Lately while reading up on Ham Radio I stumbled across Gerald Youngblood's (AC5OG) excellent article series "A Software Defined Radio for the Masses". It was a 4-part series published in QEX from August 2002 to April 2003. I strongly recommend anyone interested in DSP, Ham Radio, and especially Software Defined Radio (SDR) to read this series. Copies of the PDFs are listed below.
Again, the series is excellent but the implementation is Windows only, uses Visual Basic as well as an outdated version of DirectX, and relies on Intel's discontinued DSP library. (It seems it has since been folded in to their Math Kernel Libraries (MKL) which is not free). I aim to provide a cross-platform, more efficient software implementation. The Tayloe detector is an ingeniously simple mechanism for capturing the signal so the hardware will likely remain the same, but the software will be completely rewritten.
Since Youngblood did such an excellent job of explaining above, I'll skip much of the DSP theory. Suffice to say, we are capturing a signal and feeding it to a PC's sound card for processing. The bread and butter of signal processing: mixing, downconverting, filtering, sampling, and analyzing, will take place entirely in software. This means it should be comparatively trivial to change the functionality of the system, such as switching modulation techniques or frequencies.

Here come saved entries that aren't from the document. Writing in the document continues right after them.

$ cat config.mk
export PLATFORM = sky130hd
export DESIGN_NAME = spill_role_sel
export DESIGN_NICKNAME = d
export VERILOG_FILES = /design/src/rtl/spill_role_pkg.sv /design/src/rtl/spill_set_classify.sv /design/src/rtl/spill_duel_counter.sv /design/src/rtl/spill_role_sel.sv
export SDC_FILE = /design/constraint.sdc
export NUM_CORES = 1
export LEC_CHECK = 0
export BUFFER_PORTS_ARGS = -buffer_cell sky130_fd_sc_hd__buf_2
export CAP_MARGIN = 20
export CORE_MARGIN = 2
export CORE_UTILIZATION = 48
export DETAILED_ROUTE_END_ITERATION = 12
export PLACE_DENSITY = 0.79
export SYNTH_ARGS = -nofsm -noshare
export SYNTH_HDL_FRONTEND = slang
export SYNTH_SLANG_ARGS = --single-unit
$ cat constraint.sdc
create_clock -name clk -period 2.8 [get_ports clk]
set_input_delay 0.28 -clock clk [delete_from_list [all_inputs] [get_ports clk]]
set_output_delay 0.28 -clock clk [all_outputs]
set_load 0.005 [all_outputs]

The hardware is purposefully kept to a bare minimum. The core is an ingenious device known as a Tayloe detector. See Youngblood's diagram for an explanation. Notice the overall hardware architecture contains very few components other than the Tayloe detector.

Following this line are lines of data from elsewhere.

===== config.mk =====
export PLATFORM = sky130hd
export DESIGN_NAME = adaptive_window_ctrl
export DESIGN_NICKNAME = d
export VERILOG_FILES = /design/src/rtl/adaptive_window_ctrl.sv
export SDC_FILE = /design/constraint.sdc
export NUM_CORES = 1
export LEC_CHECK = 0
export CAP_MARGIN = 20
export CORE_MARGIN = 10
export CORE_UTILIZATION = 25
export DETAILED_ROUTE_END_ITERATION = 8
export PLACE_DENSITY = 0.48
export REMOVE_ABC_BUFFERS = 1
export SLEW_MARGIN = 40
export SYNTH_ARGS = -nofsm -noshare
export SYNTH_HDL_FRONTEND = slang
export SYNTH_SLANG_ARGS = --single-unit

===== constraint.sdc =====
create_clock -name clk -period 11.1 [get_ports clk]
set_input_delay 1.665 -clock clk [delete_from_list [all_inputs] [get_ports clk]]
set_output_delay 1.665 -clock clk [all_outputs]
set_load 0.05 [all_outputs]

===== src/rtl/adaptive_window_ctrl.sv =====
module adaptive_window_ctrl #(
  parameter int LEN_W  = 10,
  parameter int LAT_W  = 10,
  parameter int STEP_W = 10,
  parameter int FRAC   = 8,
  parameter int PROBE  = 4
) (
  input  logic              clk,
  input  logic              rst_n,
  input  logic [LEN_W-1:0]  init_len,
  input  logic [LEN_W-1:0]  min_len,
  input  logic [LEN_W-1:0]  max_len,
  input  logic [STEP_W-1:0] step,
  input  logic [LAT_W-1:0]  lat_in,
  output logic [LEN_W-1:0]  win_len,
  output logic              win_end
);
  localparam int NUM_W = STEP_W + LAT_W + 1;
  localparam int SW    = NUM_W + LEN_W + 2;
  localparam int BC_W  = $clog2(NUM_W + 1);

  typedef enum logic [1:0] {S_LOAD, S_COUNT, S_DIV, S_APPLY} st_t;

  st_t               state;
  logic [LEN_W-1:0]  cur_len, prev_len, cnt;
  logic [LAT_W-1:0]  prev_lat;
  logic              have_prev, neg;
  logic [NUM_W-1:0]  dvd, quo;
  logic [LEN_W:0]    dvs, rem;
  logic [BC_W-1:0]   bitc;

  function automatic logic [LEN_W-1:0] clampv(input logic signed [SW-1:0] v,
                                              input logic [LEN_W-1:0] lo,
                                              input logic [LEN_W-1:0] hi);
    logic signed [SW-1:0] lo_s, hi_s;
    lo_s = $signed({{(SW-LEN_W){1'b0}}, lo});
    hi_s = $signed({{(SW-LEN_W){1'b0}}, hi});
    if (v < lo_s)      return lo;
    else if (v > hi_s) return hi;
    else               return v[LEN_W-1:0];
  endfunction

  logic [LEN_W-1:0] lo_b;
  assign lo_b = (min_len < LEN_W'(2)) ? LEN_W'(2) : min_len;

  assign win_len = cur_len;
  assign win_end = (state == S_COUNT) && (cnt == '0);

  logic signed [LAT_W:0] dlat;
  logic signed [LEN_W:0] dlen;
  logic [LAT_W:0]        lat_abs;
  logic [LEN_W:0]        len_abs;
  logic [NUM_W-1:0]      prod;
  assign dlat    = $signed({1'b0, lat_in})  - $signed({1'b0, prev_lat});
  assign dlen    = $signed({1'b0, cur_len}) - $signed({1'b0, prev_len});
  assign lat_abs = dlat[LAT_W] ? $unsigned(-dlat) : $unsigned(dlat);
  assign len_abs = dlen[LEN_W] ? $unsigned(-dlen) : $unsigned(dlen);
  assign prod    = NUM_W'(step) * NUM_W'(lat_abs);

  logic [LEN_W+1:0] shifted;
  logic             fits;
  logic [LEN_W:0]   rem_nx;
  assign shifted = {rem, dvd[NUM_W-1]};
  assign fits    = shifted >= {1'b0, dvs};
  assign rem_nx  = fits ? (LEN_W+1)'(shifted - {1'b0, dvs}) : shifted[LEN_W:0];

  logic [NUM_W-1:0]     adj;
  logic signed [SW-1:0] cur_s, adj_s;
  logic [LEN_W-1:0]     init_c, probe_c, apply_c;
  assign adj     = quo >> FRAC;
  assign cur_s   = $signed({{(SW-LEN_W){1'b0}}, cur_len});
  assign adj_s   = $signed({{(SW-NUM_W){1'b0}}, adj});
  assign init_c  = clampv($signed({{(SW-LEN_W){1'b0}}, init_len}), lo_b, max_len);
  assign probe_c = clampv(cur_s + SW'(PROBE), lo_b, max_len);
  assign apply_c = clampv(neg ? (cur_s + adj_s) : (cur_s - adj_s), lo_b, max_len);

  always_ff @(posedge clk) begin
    if (!rst_n) begin
      state     <= S_LOAD;
      cur_len   <= '0;
      prev_len  <= '0;
      prev_lat  <= '0;
      cnt       <= '0;
      have_prev <= 1'b0;
      neg       <= 1'b0;
      dvd       <= '0;
      dvs       <= '0;
      rem       <= '0;
      quo       <= '0;
      bitc      <= '0;
    end else begin
      case (state)
        S_LOAD: begin
          cur_len <= init_c;
          cnt     <= init_c - 1'b1;
          state   <= S_COUNT;
        end
        S_COUNT: begin
          if (cnt != '0) begin
            cnt <= cnt - 1'b1;
          end else begin
            prev_lat  <= lat_in;
            prev_len  <= cur_len;
            have_prev <= 1'b1;
            if (!have_prev) begin
              cur_len <= probe_c;
              cnt     <= probe_c - 1'b1;
            end else if (dlen == '0) begin
              cnt <= cur_len - 1'b1;
            end else begin
              neg   <= dlat[LAT_W] ^ dlen[LEN_W];
              dvd   <= prod;
              dvs   <= len_abs;
              rem   <= '0;
              quo   <= '0;
              bitc  <= BC_W'(NUM_W - 1);
              state <= S_DIV;
            end
          end
        end
        S_DIV: begin
          dvd <= dvd << 1;
          rem <= rem_nx;
          quo <= {quo[NUM_W-2:0], fits};
          if (bitc == '0) state <= S_APPLY;
          else            bitc  <= bitc - 1'b1;
        end
        default: begin
          cur_len <= apply_c;
          cnt     <= apply_c - 1'b1;
          state   <= S_COUNT;
        end
      endcase
    end
  end

  assert_single_pulse_R3: assert property (@(posedge clk) disable iff (!rst_n)
    win_end |=> !win_end);

  assert_len_in_bounds_R8: assert property (@(posedge clk) disable iff (!rst_n)
    (state == S_COUNT) |-> (cur_len >= lo_b && cur_len <= max_len));

  assert_hold_during_div_R7: assert property (@(posedge clk) disable iff (!rst_n)
    (state == S_DIV) |=> $stable(win_len) && !win_end);

  assert_flat_keeps_len_R5: assert property (@(posedge clk) disable iff (!rst_n)
    (win_end && have_prev && cur_len == prev_len) |=> (state == S_COUNT && win_len == $past(win_len)));

  assert_countdown_R2: assert property (@(posedge clk) disable iff (!rst_n)
    (state == S_COUNT && cnt != '0) |=> (state == S_COUNT && cnt == $past(cnt) - 1'b1));

  assert_probe_first_R4: assert property (@(posedge clk) disable iff (!rst_n)
    (win_end && !have_prev) |=> (have_prev && state == S_COUNT));
endmodule


==> impl_metrics.tcl <==
set metrics [dict create \
    antenna_found_initial 0 \
    max_freq_mhz 100 \
    initial_core_util_pct 25.2 \
    crit_top_cell "fa_1" \
    clockBufferDepth 2 \
    track_usage_pct 12.8 \
    report.final.slew_viol_count 0 \
    syn_area_per_cell_um2 7.94 \
    holdPathEnd "prev_lat[4]$_SDFFE_PN0P_" \
    worst-path-stages 34 \
    num_vias 12500 \
    hold_violations 0 \
    yosys.area.top_type "dfxtp_1" \
    drive_above_1_share_pct 6.53 \
    fp.coreArea_um2 55000 \
    synthTopCellsByArea "dfxtp_1 16%, ha_1 16%, fa_1 11%" \
    nets 2082 \
    drt_first_iter_violations 941 \
    area_growth_pct 14.4 \
    fin_skew_ps 11.3 \
    cts_hold_buffers 0 \
    synth_edf_count 0 \
    clkTransAtPathRegs_ps 60 \
    yosysSeqAreaShare_pct 16.3 \
    io_buffers 62 \
    synth_cells 1748 \
    die-height_um 256 \
    run_status "finished clean" \
    grt_first_pass_wirelength_um 68200 \
    path_class "primary input to flop" \
    start_kind "primary input" \
    hpwl_um 33000 \
    cp-startpoint "lat_in[0]" \
    place_ws_ps 682 \
    slowest_delay_ps 630 \
    syn_area_um2 13900 \
    synth_cell_type_count 97 \
    post_cts.repair.setup_buffers 0 \
    synthFlopType "dfxtp_1" \
    r2r_slack_ps 2510 \
    viasPerCell 4.94 \
    cts_buffers 17 \
    hold_class "flop to flop" \
    die_w_um 256 \
    cts_sinks 113 \
    synth-async-reset-ratio_pct 0 \
    path_delay_family "adder cells" \
    cts.htree.levels 4 \
    worstPathArrival_ps 10270 \
    rsz0062_at_grt "no" \
    synth_most_common_cell "inv_1" \
    rows 86 \
    ant_nets 0 \
    worstHoldPathCells 2 \
    synth_top_area_share_pct 16.3 \
    maxSlewHeadroom_pct 46.4 \
    stdcell_count 2539 \
    wl_per_cell_um 16.7 \
    maxCapViolations 0 \
    worstPathMaxFanout 11 \
    first_global_vias 12300 \
    drt_first_pass_iters 6 \
    worstReg2RegEnd "dvd[20]$_SDFFE_PN0P_" \
    path_buf_inv 5 \
    synth-seq-cells 113 \
    drcViolationCount 0 \
    gr-total-overflow 0 \
    finalSetupTns_ps 0 \
    worstHoldStart "prev_lat[4]$_SDFFE_PN0P_" \
    cts_resized 0 \
    final-setup-viol-count 0 \
    tightest_slew_ps 804 \
    crit_path_end_kind "flop" \
    setup_ws_ps 1140 \
    clk_latency_ps 440 \
    r2r-start "prev_lat[0]$_SDFFE_PN0P_" \
    dp_cells 2510 \
    fin_crit_ps 9960 \
    io_pins 63 \
    globalplace.congestion 0.902 \
    die_area_um2 65300 \
    cp_data_required_time_ps 11410 \
    synth_common_cells "177 x inv_1, 176 x nand2_1, 174 x ha_1" \
    finalCritPeriodShare_pct 89.7 \
    wl_um 42400 \
    slowest_stage "xor2_1" \
    cts_tree "done" \
    antenna_cells 0 \
    cts_root_buf "clkbuf_16" \
    grt_max_degree 91 \
    ys_warn_count 0 \
    ff2ff_path_depth 32 \
]
state kept, by name, summed over array words and instances (netlist names):
name	cells
prev_lat	10
have_prev	1
bitc	5
win_len	10
dvs	11
quo	21
dvd	21
rem	11
neg	1
cnt	10
state	2
prev_len	10
worst max-delay path by stage:
stage,endpoint,slack [ps]
2_1_floorplan,dvd[19]$_SDFFE_PN0P_,1990
3_3_place_gp,dvd[19]$_SDFFE_PN0P_,850
3_5_place_dp,dvd[19]$_SDFFE_PN0P_,680
4_1_cts,dvd[19]$_SDFFE_PN0P_,1150
5_1_grt,dvd[19]$_SDFFE_PN0P_,470
6_report,dvd[20]$_SDFFE_PN0P_,1140
through the flow:
stage,hold WS (ps),area (um2),util (%)
after global routing,468,15900,28.9
after floorplan,432,13500,-
final,453,15900,28.9
after detailed placement,446,15400,27.9
after CTS,455,15900,28.9
after global placement,439,15300,27.9
layout make-up:
class	instances	area, um2
fill	5937	39100
multi-input combinational	1379	10700
sequential	113	2260
tap	748	936
timing repair buffer	89	835
inverter	181	681
clock buffer	22	474
clock inverter	7	37.5
cells by family after synthesis:
logic type,count (synthesis),synth area share [%]
simple gates,589,21.0
buf+inv,256,7.28
mux,33,2.42
flops,113,16.3
fa+ha+maj,249,26.5
xor+xnor,71,4.48
compound gates,437,22.0
tightest hold or removal path: stages (launching register included):
cell	delay [ps]
dfxtp_1	300
nand2_1	50
a21oi_1	50
placed cells by master (no fill, tap or decap), types with 24 or more instances in the layout:
master and n:
a211oi_1 40, a21o_1 28, a21oi_1 138, and2_1 58
buf_4 25, clkdlybuf4s50_1 62, dfxtp_1 113, fa_1 75
ha_1 173, inv_1 177, mux2i_1 28, nand2_1 175
nand2b_1 24, nand3_1 57, nor2_1 127, nor2b_1 39
nor3_1 36, o21ai_0 59, xnor2_1 40, xor2_1 30
routing by layer:
layer / GRT usage, % / vias up / part of all wire [%]
met3: 2.11 / 51 / 4.2
met4: 3.44 / 0 / 1.7
met2: 20.6 / 232 / 46
met1: 17.4 / 6079 / 48
li1: - / 6187 / -
met5: 0 / - / 0
Power is left out: the tool's default activity adds up to more than one toggle a clock period on the data nets, which glitch-free logic cannot reach.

The system uses Quadrature sampling, a technique enabling demodulation of virtually anything with just two values, the I (In-Phase) and Q (Quadrature) components. See Quadrature Signals: Complex but not Complicated by Richard Lyons. Try not to facepalm once you get the joke.
Software architecture from Youngblood:

Once the I and Q signals are passed to the sound card the software takes over. For this project I will first implement a 'mock up' in Python for clarity and ease of prototyping and then write the real version in C++ for performance. However, the Python implementation seems to be running quite fast so far, probably because I am utilizing the excellent NumPy and SciPy libraries, which have routines such as the FFT written in FORTRAN.
First I use PyAudio to capture the data from the sound card. The C++ implementation uses OpenAL for cross platform support. After sampling a "chunk" (1024 bytes), the bytestream is converted to an array of signed integers, and the Discrete Fourier Transform, or Fast Fourier Transform (FFT - a fast way to take the DFT based on the seminal Cooley-Tukey algorithm) is taken to convert the signal from the time domain to the frequency domain. The C++ implementation will either use a hand-written FFT routine or a trial version of Intel's MKL for performance. I am also investigating CuFFT, nVidia's massively parallel FFT implementation using the GPU. We now have an array of complex values (love Python's built in complex number support!) which we treat as cartesian in the complex plane and convert to Polar form. Now shift it to the Intermediate Frequency (IF) and demodulate appropriately.
If we are receiving CW (Carrier-Wave) signals we are pretty much done, but let's do SSB (Single Side Band) demodulation just to show the power and simplicity of the SDR. Now zero out the appropriate half of the array for sideband selection and run a simple convolution filter.
Now regardless of modulation technique we reverse the first few steps from before. Convert from Polar back to complex cartesian, and run the Inverse FFT (also provided by SciPy) to convert the signal back to the time domain. From here we can perform additional processing such as filtering and providing automatic gain control (AGC), and write to a .wav file or send it to the audio output buffer for listening.
I'm kind of a minimalist so most of my C and C++ experience is with gcc and vim on linux. For this project though I decided to teach myself Visual Studio and work with win32 and the microsoft compilers. Even though MSVC still doesn't even support ANSI99...it's good to have diverse experience. The finished code will compile and run on linux and mac as well.